### Exercise instructions
In the data below, find the line containing "### src/rtl/fetch_queue_stage.sv", then set down that line and every later line up to and including the line containing "(AW+2)'(inflight) - (AW+2)'(pop);", exactly.

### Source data

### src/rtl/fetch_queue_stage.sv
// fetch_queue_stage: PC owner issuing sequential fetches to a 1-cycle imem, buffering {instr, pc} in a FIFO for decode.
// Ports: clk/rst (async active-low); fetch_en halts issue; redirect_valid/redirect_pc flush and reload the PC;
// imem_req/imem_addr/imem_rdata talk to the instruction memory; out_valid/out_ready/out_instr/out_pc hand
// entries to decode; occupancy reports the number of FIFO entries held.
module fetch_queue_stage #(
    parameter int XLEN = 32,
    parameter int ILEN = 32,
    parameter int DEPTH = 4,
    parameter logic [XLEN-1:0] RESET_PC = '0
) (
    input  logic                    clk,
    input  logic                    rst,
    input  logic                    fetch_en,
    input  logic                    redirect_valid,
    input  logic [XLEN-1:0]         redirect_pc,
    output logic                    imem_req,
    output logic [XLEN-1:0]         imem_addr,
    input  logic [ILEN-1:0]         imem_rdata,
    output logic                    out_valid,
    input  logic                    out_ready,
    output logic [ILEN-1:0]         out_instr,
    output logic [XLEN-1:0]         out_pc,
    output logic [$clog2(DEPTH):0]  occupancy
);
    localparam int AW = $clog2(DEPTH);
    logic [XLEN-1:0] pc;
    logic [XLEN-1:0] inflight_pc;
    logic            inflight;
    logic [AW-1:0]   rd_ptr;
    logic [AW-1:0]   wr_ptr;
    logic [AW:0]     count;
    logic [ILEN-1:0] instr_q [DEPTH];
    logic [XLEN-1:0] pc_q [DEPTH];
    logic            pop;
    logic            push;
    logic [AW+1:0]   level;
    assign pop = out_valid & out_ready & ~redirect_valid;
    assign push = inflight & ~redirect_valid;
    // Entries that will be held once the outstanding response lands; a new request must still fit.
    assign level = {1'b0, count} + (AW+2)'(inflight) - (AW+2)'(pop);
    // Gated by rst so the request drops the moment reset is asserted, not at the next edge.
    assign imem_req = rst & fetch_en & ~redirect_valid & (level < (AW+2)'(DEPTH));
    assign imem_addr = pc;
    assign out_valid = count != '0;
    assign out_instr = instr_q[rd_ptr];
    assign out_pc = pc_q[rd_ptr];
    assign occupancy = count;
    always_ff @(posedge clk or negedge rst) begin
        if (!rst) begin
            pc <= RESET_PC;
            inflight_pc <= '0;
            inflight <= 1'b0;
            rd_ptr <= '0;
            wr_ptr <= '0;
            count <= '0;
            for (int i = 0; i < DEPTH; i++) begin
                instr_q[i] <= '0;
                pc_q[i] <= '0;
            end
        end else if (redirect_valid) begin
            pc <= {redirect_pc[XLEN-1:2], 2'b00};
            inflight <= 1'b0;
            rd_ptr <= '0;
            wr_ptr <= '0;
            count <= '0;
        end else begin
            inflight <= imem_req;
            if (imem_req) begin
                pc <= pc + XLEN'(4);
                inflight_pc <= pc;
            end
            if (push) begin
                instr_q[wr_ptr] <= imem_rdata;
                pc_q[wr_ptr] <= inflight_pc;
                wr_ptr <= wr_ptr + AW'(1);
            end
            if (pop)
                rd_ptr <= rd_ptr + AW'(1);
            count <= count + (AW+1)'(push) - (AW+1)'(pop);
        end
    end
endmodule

---

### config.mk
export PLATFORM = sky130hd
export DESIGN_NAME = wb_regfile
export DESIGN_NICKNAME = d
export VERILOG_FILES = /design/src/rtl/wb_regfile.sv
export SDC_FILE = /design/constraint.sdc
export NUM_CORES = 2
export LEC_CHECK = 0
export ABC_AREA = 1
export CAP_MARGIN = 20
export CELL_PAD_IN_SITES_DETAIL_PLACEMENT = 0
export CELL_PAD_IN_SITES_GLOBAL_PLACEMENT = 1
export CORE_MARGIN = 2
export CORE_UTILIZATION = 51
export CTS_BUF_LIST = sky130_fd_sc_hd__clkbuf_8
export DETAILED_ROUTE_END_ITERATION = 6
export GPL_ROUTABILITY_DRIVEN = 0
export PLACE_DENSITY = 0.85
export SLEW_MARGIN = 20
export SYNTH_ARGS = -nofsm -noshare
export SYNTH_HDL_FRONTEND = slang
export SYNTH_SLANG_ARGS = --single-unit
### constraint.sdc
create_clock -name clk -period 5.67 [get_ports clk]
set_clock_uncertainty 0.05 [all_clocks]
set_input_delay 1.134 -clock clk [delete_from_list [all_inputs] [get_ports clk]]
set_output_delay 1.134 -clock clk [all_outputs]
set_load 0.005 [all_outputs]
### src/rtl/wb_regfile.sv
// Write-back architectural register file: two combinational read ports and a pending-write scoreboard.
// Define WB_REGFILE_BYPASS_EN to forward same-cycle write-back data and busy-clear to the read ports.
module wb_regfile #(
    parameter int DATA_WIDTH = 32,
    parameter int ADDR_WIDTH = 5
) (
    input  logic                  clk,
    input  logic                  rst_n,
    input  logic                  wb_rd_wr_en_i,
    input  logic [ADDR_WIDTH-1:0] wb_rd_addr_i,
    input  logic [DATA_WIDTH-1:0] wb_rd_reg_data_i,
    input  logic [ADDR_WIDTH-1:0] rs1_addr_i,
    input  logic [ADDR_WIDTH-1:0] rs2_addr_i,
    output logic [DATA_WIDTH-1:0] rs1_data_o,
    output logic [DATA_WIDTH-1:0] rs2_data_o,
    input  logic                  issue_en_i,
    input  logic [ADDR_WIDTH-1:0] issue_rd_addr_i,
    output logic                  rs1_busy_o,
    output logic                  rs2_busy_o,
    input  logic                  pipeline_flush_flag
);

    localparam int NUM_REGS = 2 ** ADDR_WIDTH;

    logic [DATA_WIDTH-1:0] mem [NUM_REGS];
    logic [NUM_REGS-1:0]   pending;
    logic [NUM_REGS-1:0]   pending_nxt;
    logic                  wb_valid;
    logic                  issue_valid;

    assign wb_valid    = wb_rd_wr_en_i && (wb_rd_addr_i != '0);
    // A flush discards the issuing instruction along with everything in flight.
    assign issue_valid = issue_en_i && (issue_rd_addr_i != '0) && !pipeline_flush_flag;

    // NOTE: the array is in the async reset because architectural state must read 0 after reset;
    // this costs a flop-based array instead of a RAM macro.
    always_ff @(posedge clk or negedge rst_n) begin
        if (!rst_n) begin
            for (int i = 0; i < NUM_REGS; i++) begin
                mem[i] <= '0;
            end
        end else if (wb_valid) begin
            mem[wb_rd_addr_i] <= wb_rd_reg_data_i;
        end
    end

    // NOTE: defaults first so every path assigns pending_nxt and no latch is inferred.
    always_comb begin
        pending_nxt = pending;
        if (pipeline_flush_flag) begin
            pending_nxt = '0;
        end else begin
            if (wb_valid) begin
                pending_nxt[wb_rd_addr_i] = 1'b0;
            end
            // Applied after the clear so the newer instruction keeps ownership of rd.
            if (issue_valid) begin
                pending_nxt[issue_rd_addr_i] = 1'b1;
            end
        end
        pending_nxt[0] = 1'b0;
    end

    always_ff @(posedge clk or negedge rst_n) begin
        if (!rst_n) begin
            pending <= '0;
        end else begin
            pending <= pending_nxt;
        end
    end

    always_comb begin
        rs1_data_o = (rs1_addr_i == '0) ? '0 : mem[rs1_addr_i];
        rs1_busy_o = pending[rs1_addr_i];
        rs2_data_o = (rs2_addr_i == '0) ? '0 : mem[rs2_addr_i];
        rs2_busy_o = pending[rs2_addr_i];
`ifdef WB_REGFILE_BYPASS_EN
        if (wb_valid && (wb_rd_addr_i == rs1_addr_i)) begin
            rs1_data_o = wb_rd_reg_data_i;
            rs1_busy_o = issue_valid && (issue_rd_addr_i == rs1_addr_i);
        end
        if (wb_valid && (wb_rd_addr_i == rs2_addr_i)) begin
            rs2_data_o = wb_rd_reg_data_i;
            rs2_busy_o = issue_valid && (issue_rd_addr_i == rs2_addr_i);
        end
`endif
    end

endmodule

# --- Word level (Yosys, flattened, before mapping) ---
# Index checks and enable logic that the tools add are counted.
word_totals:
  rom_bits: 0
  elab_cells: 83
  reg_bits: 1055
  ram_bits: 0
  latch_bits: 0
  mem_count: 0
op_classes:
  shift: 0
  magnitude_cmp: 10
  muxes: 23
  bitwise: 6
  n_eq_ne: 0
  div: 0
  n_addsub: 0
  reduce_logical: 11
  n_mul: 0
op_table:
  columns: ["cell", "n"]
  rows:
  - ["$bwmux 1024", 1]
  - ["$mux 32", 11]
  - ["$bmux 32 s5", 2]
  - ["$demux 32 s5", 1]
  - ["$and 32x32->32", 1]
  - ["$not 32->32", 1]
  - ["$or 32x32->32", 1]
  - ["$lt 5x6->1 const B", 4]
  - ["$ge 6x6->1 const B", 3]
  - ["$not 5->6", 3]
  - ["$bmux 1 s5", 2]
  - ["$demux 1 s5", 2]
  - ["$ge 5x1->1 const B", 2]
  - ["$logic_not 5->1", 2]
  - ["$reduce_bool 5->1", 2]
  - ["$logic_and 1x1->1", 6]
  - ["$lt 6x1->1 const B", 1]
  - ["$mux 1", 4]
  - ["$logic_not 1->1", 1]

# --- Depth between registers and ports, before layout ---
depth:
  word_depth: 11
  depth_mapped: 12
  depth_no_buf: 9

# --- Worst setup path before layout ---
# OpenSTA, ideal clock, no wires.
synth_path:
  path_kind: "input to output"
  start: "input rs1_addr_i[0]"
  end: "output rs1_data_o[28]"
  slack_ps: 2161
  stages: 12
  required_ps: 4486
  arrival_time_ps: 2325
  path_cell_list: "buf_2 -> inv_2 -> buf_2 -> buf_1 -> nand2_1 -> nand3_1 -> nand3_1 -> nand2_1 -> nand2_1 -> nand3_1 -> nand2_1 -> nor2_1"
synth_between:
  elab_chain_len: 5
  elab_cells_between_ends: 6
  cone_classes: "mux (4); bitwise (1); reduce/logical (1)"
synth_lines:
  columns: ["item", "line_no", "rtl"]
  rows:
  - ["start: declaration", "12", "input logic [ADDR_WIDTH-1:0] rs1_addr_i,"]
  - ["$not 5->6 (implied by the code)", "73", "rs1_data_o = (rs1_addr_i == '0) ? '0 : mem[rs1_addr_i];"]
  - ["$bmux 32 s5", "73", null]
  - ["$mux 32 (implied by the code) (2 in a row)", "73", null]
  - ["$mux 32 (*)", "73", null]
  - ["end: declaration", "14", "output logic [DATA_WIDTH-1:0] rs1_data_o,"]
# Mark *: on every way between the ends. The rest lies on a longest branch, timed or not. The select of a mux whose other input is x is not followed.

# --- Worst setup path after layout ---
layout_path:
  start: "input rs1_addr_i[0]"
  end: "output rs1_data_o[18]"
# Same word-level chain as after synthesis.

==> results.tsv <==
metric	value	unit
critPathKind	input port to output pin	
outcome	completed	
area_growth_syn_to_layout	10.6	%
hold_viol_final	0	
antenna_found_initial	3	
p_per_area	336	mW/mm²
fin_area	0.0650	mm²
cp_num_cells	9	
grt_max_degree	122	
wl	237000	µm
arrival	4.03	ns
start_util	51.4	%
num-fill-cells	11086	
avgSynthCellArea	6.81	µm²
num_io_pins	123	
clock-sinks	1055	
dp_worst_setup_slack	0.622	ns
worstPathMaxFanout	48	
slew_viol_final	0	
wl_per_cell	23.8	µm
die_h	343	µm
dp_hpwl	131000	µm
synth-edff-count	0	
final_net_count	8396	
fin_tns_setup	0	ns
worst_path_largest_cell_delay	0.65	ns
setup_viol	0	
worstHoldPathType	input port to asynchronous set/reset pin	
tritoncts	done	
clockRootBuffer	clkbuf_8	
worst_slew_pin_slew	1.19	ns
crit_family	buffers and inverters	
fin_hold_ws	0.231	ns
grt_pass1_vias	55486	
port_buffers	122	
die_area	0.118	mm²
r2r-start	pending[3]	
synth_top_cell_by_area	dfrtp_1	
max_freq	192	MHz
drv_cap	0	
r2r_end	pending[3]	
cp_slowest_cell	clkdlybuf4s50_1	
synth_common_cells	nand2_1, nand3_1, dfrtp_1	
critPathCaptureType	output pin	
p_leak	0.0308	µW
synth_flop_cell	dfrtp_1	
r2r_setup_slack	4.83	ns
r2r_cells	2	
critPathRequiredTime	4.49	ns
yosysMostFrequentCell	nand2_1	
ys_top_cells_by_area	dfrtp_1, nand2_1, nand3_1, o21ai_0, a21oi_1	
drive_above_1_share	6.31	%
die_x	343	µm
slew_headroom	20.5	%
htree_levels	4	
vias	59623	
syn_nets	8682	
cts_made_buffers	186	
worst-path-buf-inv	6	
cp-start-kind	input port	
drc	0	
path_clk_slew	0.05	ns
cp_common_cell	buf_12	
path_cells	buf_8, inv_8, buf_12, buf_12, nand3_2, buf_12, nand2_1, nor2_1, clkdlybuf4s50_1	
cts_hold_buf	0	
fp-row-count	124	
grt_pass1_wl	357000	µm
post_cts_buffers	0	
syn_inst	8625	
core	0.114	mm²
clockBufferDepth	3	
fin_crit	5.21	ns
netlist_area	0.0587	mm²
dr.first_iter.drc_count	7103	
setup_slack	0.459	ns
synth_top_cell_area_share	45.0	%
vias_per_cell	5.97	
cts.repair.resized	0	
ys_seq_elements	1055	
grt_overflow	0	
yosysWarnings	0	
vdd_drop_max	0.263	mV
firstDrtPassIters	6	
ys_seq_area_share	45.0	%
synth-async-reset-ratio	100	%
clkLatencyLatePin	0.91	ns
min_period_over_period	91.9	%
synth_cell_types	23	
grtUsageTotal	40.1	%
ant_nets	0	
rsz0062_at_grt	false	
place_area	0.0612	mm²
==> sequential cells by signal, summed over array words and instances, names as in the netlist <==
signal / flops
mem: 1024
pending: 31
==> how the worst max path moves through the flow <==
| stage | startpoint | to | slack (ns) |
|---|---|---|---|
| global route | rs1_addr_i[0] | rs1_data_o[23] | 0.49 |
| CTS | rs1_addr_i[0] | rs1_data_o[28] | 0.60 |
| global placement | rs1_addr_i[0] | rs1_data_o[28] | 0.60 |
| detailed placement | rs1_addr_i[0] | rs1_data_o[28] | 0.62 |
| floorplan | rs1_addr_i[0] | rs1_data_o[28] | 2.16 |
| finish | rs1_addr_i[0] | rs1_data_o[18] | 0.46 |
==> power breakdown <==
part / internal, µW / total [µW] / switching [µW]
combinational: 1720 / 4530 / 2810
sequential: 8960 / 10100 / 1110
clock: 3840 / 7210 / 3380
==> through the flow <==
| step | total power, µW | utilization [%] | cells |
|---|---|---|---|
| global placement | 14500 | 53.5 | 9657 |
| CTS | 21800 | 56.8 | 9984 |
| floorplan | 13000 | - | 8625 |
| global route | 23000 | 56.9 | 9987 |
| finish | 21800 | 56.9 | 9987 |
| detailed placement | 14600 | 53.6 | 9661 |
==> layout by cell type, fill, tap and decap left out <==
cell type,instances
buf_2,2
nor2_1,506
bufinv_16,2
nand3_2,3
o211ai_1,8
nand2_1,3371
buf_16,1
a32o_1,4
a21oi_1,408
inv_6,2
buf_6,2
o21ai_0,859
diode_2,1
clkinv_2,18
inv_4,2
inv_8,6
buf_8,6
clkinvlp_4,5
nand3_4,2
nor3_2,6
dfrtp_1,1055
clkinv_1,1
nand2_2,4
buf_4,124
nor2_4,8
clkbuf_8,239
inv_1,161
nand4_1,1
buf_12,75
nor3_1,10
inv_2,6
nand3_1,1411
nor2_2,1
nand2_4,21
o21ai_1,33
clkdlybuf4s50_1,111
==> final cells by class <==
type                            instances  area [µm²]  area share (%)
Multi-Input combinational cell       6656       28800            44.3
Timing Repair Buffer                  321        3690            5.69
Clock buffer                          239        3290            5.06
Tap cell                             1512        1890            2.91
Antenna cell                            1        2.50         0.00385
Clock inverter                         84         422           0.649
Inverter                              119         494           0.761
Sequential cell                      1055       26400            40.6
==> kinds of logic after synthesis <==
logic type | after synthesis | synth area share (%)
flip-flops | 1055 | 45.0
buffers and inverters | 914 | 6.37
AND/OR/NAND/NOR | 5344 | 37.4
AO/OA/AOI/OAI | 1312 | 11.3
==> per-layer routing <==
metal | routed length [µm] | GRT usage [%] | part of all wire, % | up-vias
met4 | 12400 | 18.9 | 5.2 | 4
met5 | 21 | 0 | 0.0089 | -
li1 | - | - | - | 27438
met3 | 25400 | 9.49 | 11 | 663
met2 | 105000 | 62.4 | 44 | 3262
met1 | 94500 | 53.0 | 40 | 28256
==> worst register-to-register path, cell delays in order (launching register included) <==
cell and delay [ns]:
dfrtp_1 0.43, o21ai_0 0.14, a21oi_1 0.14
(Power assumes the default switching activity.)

### The answer
### src/rtl/fetch_queue_stage.sv
// fetch_queue_stage: PC owner issuing sequential fetches to a 1-cycle imem, buffering {instr, pc} in a FIFO for decode.
// Ports: clk/rst (async active-low); fetch_en halts issue; redirect_valid/redirect_pc flush and reload the PC;
// imem_req/imem_addr/imem_rdata talk to the instruction memory; out_valid/out_ready/out_instr/out_pc hand
// entries to decode; occupancy reports the number of FIFO entries held.
module fetch_queue_stage #(
    parameter int XLEN = 32,
    parameter int ILEN = 32,
    parameter int DEPTH = 4,
    parameter logic [XLEN-1:0] RESET_PC = '0
) (
    input  logic                    clk,
    input  logic                    rst,
    input  logic                    fetch_en,
    input  logic                    redirect_valid,
    input  logic [XLEN-1:0]         redirect_pc,
    output logic                    imem_req,
    output logic [XLEN-1:0]         imem_addr,
    input  logic [ILEN-1:0]         imem_rdata,
    output logic                    out_valid,
    input  logic                    out_ready,
    output logic [ILEN-1:0]         out_instr,
    output logic [XLEN-1:0]         out_pc,
    output logic [$clog2(DEPTH):0]  occupancy
);
    localparam int AW = $clog2(DEPTH);
    logic [XLEN-1:0] pc;
    logic [XLEN-1:0] inflight_pc;
    logic            inflight;
    logic [AW-1:0]   rd_ptr;
    logic [AW-1:0]   wr_ptr;
    logic [AW:0]     count;
    logic [ILEN-1:0] instr_q [DEPTH];
    logic [XLEN-1:0] pc_q [DEPTH];
    logic            pop;
    logic            push;
    logic [AW+1:0]   level;
    assign pop = out_valid & out_ready & ~redirect_valid;
    assign push = inflight & ~redirect_valid;
    // Entries that will be held once the outstanding response lands; a new request must still fit.
    assign level = {1'b0, count} + (AW+2)'(inflight) - (AW+2)'(pop);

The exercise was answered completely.